• **DATASET**:
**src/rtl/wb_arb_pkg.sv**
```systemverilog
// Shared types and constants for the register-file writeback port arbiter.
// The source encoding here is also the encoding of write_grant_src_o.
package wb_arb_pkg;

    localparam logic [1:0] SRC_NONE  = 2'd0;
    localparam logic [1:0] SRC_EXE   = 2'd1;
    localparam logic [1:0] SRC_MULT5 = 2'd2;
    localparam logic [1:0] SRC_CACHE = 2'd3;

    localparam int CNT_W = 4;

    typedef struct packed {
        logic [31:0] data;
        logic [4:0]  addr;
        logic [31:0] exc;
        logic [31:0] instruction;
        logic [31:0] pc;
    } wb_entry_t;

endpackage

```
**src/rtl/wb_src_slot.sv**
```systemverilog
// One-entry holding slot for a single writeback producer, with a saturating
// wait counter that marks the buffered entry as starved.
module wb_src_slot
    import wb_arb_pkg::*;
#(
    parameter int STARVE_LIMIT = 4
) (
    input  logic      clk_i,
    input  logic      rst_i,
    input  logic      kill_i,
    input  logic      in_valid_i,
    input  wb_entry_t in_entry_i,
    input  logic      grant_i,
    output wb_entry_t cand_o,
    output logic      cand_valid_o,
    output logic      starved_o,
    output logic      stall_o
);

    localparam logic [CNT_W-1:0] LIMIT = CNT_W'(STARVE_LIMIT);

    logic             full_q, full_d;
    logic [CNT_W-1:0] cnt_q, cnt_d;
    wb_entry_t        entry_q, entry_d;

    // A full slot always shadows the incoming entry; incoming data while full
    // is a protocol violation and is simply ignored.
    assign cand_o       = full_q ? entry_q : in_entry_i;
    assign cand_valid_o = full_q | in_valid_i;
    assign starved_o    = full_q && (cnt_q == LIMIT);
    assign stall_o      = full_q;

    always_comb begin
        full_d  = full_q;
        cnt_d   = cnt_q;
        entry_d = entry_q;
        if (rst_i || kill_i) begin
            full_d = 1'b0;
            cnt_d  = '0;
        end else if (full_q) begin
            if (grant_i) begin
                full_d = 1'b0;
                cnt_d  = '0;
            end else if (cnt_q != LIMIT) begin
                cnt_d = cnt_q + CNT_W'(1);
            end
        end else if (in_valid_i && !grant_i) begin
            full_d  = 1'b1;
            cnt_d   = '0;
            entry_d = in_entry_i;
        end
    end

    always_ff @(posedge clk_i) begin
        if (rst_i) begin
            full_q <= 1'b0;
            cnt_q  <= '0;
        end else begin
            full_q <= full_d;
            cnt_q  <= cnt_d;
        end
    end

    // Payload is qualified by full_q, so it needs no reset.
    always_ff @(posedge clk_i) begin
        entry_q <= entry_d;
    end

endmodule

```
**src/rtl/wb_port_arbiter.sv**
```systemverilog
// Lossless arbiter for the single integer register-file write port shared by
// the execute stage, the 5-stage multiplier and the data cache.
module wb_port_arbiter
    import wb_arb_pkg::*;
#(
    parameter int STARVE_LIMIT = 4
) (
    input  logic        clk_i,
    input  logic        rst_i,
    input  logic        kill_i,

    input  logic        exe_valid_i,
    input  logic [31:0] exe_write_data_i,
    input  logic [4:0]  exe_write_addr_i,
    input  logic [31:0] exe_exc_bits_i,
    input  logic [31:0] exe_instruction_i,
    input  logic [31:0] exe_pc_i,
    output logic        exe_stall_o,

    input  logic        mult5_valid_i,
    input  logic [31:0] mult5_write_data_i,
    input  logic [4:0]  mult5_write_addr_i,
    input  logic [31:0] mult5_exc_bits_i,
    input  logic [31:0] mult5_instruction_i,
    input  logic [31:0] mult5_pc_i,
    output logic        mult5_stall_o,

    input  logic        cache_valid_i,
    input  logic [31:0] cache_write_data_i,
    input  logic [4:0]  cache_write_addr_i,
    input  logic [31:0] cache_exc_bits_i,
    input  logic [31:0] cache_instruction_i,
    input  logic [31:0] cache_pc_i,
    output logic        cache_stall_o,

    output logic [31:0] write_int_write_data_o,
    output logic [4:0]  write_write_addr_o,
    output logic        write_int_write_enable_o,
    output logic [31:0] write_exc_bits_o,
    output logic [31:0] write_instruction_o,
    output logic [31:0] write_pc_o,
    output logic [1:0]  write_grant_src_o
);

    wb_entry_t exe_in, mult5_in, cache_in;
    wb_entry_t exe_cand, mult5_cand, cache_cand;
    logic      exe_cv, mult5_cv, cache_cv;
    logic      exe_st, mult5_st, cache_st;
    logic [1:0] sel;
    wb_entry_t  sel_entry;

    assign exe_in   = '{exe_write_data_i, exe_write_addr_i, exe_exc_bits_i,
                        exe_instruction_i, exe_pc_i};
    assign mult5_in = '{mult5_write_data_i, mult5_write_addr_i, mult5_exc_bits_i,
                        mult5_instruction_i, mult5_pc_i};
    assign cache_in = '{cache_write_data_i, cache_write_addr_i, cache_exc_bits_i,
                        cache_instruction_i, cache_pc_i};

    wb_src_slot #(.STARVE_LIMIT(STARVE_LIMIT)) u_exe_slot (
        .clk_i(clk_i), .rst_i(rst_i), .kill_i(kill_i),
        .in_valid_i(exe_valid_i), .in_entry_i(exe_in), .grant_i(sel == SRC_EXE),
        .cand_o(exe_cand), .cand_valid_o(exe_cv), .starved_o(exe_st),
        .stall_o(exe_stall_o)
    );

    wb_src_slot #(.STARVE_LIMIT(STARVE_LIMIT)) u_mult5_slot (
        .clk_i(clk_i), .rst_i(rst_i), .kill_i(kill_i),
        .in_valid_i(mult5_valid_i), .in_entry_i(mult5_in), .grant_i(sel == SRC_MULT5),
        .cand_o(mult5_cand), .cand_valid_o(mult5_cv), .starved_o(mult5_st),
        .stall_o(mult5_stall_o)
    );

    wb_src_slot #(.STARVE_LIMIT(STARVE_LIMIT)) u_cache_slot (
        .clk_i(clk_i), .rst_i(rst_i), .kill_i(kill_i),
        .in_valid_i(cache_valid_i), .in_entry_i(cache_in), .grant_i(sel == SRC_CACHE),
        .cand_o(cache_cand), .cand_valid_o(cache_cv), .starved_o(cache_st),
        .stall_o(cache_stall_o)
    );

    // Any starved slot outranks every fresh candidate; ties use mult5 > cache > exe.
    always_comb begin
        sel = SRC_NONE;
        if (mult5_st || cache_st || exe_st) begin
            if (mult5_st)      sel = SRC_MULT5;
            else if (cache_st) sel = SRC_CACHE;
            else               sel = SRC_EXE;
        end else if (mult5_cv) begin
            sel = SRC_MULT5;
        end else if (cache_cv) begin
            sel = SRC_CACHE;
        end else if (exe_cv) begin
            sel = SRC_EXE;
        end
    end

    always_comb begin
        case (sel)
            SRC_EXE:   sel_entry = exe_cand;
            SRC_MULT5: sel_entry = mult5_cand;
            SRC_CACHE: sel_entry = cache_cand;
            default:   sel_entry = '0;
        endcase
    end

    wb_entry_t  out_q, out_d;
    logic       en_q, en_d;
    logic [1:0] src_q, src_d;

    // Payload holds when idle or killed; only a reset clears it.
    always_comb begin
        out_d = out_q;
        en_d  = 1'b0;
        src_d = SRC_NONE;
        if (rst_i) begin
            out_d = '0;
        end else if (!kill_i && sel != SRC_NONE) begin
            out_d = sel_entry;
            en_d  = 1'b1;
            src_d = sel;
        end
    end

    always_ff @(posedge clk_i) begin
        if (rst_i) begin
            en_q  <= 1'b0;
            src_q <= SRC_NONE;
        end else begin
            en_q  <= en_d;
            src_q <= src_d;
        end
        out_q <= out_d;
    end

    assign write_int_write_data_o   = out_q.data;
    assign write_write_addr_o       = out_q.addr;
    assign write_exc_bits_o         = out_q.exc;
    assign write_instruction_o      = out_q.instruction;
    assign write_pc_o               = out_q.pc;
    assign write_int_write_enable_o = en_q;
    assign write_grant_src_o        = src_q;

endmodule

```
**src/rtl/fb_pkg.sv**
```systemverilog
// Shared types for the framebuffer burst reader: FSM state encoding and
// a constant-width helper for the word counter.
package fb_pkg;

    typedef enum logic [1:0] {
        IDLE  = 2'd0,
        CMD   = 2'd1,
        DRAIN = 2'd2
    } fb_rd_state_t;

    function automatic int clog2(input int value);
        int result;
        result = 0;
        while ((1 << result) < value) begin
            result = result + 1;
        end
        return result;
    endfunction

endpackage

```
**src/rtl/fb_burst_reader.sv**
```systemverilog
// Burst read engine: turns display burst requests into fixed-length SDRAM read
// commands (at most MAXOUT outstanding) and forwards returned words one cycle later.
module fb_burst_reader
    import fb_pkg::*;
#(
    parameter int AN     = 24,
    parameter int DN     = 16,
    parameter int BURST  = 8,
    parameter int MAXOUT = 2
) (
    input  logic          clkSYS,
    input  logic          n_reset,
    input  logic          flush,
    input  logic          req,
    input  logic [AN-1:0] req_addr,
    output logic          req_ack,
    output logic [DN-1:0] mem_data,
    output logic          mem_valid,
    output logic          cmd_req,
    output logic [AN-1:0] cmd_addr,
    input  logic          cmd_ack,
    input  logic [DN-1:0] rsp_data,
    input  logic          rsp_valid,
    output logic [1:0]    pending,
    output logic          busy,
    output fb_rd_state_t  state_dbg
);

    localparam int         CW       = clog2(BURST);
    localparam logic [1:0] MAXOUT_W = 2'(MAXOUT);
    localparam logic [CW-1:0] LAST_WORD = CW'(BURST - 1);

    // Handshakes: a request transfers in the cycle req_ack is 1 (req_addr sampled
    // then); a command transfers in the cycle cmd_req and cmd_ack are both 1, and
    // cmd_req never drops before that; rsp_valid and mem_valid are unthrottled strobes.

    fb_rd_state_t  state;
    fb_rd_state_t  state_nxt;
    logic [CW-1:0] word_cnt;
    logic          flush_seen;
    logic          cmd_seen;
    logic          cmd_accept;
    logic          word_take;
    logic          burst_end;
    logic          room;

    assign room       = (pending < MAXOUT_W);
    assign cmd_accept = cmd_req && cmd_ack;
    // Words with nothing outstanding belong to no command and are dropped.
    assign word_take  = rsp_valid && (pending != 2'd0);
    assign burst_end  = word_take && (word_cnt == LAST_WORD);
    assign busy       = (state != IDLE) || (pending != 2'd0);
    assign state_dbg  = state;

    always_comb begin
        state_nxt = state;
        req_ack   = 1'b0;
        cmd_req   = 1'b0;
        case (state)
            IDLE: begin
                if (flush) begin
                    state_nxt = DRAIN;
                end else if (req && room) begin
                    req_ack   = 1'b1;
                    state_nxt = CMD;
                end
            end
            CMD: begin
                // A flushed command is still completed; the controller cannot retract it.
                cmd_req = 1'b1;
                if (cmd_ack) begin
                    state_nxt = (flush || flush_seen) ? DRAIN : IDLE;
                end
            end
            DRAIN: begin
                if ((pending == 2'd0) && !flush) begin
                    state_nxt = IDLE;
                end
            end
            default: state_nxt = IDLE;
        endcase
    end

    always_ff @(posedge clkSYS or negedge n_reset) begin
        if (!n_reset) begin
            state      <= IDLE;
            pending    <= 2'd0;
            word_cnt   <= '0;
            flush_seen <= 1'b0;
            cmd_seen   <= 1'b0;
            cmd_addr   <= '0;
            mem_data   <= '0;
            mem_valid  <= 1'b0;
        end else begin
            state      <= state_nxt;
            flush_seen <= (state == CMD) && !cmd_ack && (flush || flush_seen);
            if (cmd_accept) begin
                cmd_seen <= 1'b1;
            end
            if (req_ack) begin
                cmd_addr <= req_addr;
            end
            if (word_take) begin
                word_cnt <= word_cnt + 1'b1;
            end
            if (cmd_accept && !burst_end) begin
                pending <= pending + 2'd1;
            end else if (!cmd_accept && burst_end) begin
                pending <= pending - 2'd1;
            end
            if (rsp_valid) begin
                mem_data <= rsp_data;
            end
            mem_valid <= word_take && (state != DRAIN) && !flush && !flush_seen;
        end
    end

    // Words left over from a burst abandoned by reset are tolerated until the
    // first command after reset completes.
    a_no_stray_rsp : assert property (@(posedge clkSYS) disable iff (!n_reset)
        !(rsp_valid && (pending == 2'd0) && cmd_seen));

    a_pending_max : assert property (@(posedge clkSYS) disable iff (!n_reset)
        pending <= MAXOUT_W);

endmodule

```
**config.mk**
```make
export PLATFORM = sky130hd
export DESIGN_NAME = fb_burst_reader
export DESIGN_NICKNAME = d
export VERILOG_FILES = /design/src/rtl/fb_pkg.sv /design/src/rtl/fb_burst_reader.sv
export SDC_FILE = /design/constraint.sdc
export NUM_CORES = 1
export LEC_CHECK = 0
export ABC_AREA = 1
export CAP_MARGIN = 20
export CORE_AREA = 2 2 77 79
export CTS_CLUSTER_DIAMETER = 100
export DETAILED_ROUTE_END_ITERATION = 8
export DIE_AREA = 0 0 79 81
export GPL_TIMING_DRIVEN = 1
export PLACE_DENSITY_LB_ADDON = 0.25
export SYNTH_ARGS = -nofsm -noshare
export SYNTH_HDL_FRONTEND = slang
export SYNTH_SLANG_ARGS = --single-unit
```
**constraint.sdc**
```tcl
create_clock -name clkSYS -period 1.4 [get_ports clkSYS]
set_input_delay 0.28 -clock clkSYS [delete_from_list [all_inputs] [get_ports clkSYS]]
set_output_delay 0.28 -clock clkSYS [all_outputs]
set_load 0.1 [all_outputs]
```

* * *

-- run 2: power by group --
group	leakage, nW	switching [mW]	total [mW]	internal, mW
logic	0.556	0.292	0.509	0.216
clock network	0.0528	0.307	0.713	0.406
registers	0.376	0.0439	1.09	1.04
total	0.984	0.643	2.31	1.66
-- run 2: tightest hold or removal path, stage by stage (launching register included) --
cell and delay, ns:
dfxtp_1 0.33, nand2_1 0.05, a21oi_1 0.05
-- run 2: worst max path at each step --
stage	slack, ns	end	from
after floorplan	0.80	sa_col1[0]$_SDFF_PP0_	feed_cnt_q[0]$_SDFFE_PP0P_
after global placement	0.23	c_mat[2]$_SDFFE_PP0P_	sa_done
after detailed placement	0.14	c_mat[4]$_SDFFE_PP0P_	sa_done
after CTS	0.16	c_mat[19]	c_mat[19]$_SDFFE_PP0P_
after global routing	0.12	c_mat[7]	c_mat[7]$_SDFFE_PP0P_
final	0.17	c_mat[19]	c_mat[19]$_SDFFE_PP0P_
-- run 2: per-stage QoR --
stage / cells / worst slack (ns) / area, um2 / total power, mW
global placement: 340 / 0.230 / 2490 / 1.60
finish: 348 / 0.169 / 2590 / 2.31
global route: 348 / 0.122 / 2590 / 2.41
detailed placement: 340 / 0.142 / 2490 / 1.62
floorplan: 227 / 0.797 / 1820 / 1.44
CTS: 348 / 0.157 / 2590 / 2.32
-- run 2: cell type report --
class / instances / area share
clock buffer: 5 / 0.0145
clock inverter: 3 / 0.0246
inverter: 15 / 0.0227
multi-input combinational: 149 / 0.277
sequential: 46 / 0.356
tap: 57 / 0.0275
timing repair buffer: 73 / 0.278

==

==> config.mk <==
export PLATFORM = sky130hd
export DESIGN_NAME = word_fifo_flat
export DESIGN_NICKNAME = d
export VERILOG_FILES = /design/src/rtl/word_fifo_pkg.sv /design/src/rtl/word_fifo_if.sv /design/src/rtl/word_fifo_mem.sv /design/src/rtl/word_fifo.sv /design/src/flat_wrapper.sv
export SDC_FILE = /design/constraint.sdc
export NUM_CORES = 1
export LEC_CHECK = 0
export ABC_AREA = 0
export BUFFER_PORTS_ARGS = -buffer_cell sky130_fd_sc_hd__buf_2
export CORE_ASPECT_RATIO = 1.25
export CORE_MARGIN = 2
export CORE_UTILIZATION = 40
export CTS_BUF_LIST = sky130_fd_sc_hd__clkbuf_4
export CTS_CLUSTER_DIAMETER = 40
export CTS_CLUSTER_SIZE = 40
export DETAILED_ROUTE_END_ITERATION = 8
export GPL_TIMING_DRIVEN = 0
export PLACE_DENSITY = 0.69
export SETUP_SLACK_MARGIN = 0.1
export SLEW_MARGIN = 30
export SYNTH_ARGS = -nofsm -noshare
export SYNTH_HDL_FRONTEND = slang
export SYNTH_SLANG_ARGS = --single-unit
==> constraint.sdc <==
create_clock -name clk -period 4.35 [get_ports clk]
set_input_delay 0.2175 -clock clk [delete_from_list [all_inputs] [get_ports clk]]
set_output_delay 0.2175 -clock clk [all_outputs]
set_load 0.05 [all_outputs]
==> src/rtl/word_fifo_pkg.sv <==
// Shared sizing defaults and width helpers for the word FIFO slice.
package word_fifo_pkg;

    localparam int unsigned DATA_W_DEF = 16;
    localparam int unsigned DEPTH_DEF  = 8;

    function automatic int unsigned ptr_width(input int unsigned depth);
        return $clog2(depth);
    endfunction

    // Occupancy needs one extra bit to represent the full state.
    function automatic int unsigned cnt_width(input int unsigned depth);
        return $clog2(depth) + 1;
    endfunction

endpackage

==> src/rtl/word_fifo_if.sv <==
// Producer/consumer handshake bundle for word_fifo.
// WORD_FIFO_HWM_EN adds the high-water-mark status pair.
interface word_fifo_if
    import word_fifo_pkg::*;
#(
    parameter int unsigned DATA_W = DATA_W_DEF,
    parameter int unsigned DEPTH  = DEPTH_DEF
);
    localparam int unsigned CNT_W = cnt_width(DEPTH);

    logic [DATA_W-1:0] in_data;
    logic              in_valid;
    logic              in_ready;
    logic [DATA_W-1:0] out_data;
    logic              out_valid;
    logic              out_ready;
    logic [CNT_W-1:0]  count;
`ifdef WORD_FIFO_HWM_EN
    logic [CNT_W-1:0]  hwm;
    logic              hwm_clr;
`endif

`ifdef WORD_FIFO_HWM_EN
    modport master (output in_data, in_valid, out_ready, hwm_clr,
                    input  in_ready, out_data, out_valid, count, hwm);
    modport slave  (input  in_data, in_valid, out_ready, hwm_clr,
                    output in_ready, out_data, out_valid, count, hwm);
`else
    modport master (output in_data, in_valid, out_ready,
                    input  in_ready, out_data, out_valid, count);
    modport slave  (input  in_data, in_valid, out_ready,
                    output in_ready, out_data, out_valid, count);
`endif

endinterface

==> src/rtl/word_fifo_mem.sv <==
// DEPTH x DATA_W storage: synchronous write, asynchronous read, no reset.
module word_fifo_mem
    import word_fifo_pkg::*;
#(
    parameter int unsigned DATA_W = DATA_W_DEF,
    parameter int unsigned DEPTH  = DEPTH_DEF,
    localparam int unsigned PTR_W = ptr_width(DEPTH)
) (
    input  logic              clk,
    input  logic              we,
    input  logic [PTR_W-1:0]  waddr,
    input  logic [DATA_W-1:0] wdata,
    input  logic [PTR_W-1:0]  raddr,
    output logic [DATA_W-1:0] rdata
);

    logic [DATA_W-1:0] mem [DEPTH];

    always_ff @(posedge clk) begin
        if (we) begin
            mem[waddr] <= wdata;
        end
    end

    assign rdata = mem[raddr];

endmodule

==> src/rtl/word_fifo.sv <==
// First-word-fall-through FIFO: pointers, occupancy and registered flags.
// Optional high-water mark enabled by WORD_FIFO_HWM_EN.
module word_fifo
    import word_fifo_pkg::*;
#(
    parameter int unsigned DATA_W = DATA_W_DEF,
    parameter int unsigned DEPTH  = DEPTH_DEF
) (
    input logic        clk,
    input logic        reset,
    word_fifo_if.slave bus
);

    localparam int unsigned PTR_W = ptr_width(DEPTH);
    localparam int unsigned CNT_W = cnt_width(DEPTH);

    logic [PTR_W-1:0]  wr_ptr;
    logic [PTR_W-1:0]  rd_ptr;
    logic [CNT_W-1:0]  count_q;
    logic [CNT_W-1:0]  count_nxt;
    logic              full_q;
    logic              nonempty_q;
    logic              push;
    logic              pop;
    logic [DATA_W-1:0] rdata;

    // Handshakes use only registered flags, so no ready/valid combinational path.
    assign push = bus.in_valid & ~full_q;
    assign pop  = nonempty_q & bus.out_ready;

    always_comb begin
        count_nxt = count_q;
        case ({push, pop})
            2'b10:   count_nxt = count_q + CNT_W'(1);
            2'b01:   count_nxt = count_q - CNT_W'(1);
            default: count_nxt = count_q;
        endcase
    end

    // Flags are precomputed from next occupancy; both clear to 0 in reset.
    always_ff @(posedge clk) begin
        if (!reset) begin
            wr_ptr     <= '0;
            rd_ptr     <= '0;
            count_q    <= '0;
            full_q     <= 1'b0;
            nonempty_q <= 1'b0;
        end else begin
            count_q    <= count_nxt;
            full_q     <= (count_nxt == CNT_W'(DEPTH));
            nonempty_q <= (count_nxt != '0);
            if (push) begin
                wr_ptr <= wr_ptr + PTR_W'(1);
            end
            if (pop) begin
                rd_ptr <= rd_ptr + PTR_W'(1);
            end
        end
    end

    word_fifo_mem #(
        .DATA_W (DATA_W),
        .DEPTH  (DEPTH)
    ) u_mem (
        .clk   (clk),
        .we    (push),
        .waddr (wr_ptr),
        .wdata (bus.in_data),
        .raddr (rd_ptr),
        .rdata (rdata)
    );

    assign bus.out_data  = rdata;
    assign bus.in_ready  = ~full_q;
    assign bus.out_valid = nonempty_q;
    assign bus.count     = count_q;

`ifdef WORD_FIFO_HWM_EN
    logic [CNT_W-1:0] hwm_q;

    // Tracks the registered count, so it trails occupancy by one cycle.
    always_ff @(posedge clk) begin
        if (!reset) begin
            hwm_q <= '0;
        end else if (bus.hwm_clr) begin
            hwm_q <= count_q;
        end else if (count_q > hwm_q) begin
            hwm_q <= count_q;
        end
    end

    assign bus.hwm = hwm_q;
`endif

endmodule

• **YOUR INSTRUCTIONS**:
Every line above that includes the string "group" needs to be copied.

• **YOUR SOLUTION**:
-- run 2: power by group --
group	leakage, nW	switching [mW]	total [mW]	internal, mW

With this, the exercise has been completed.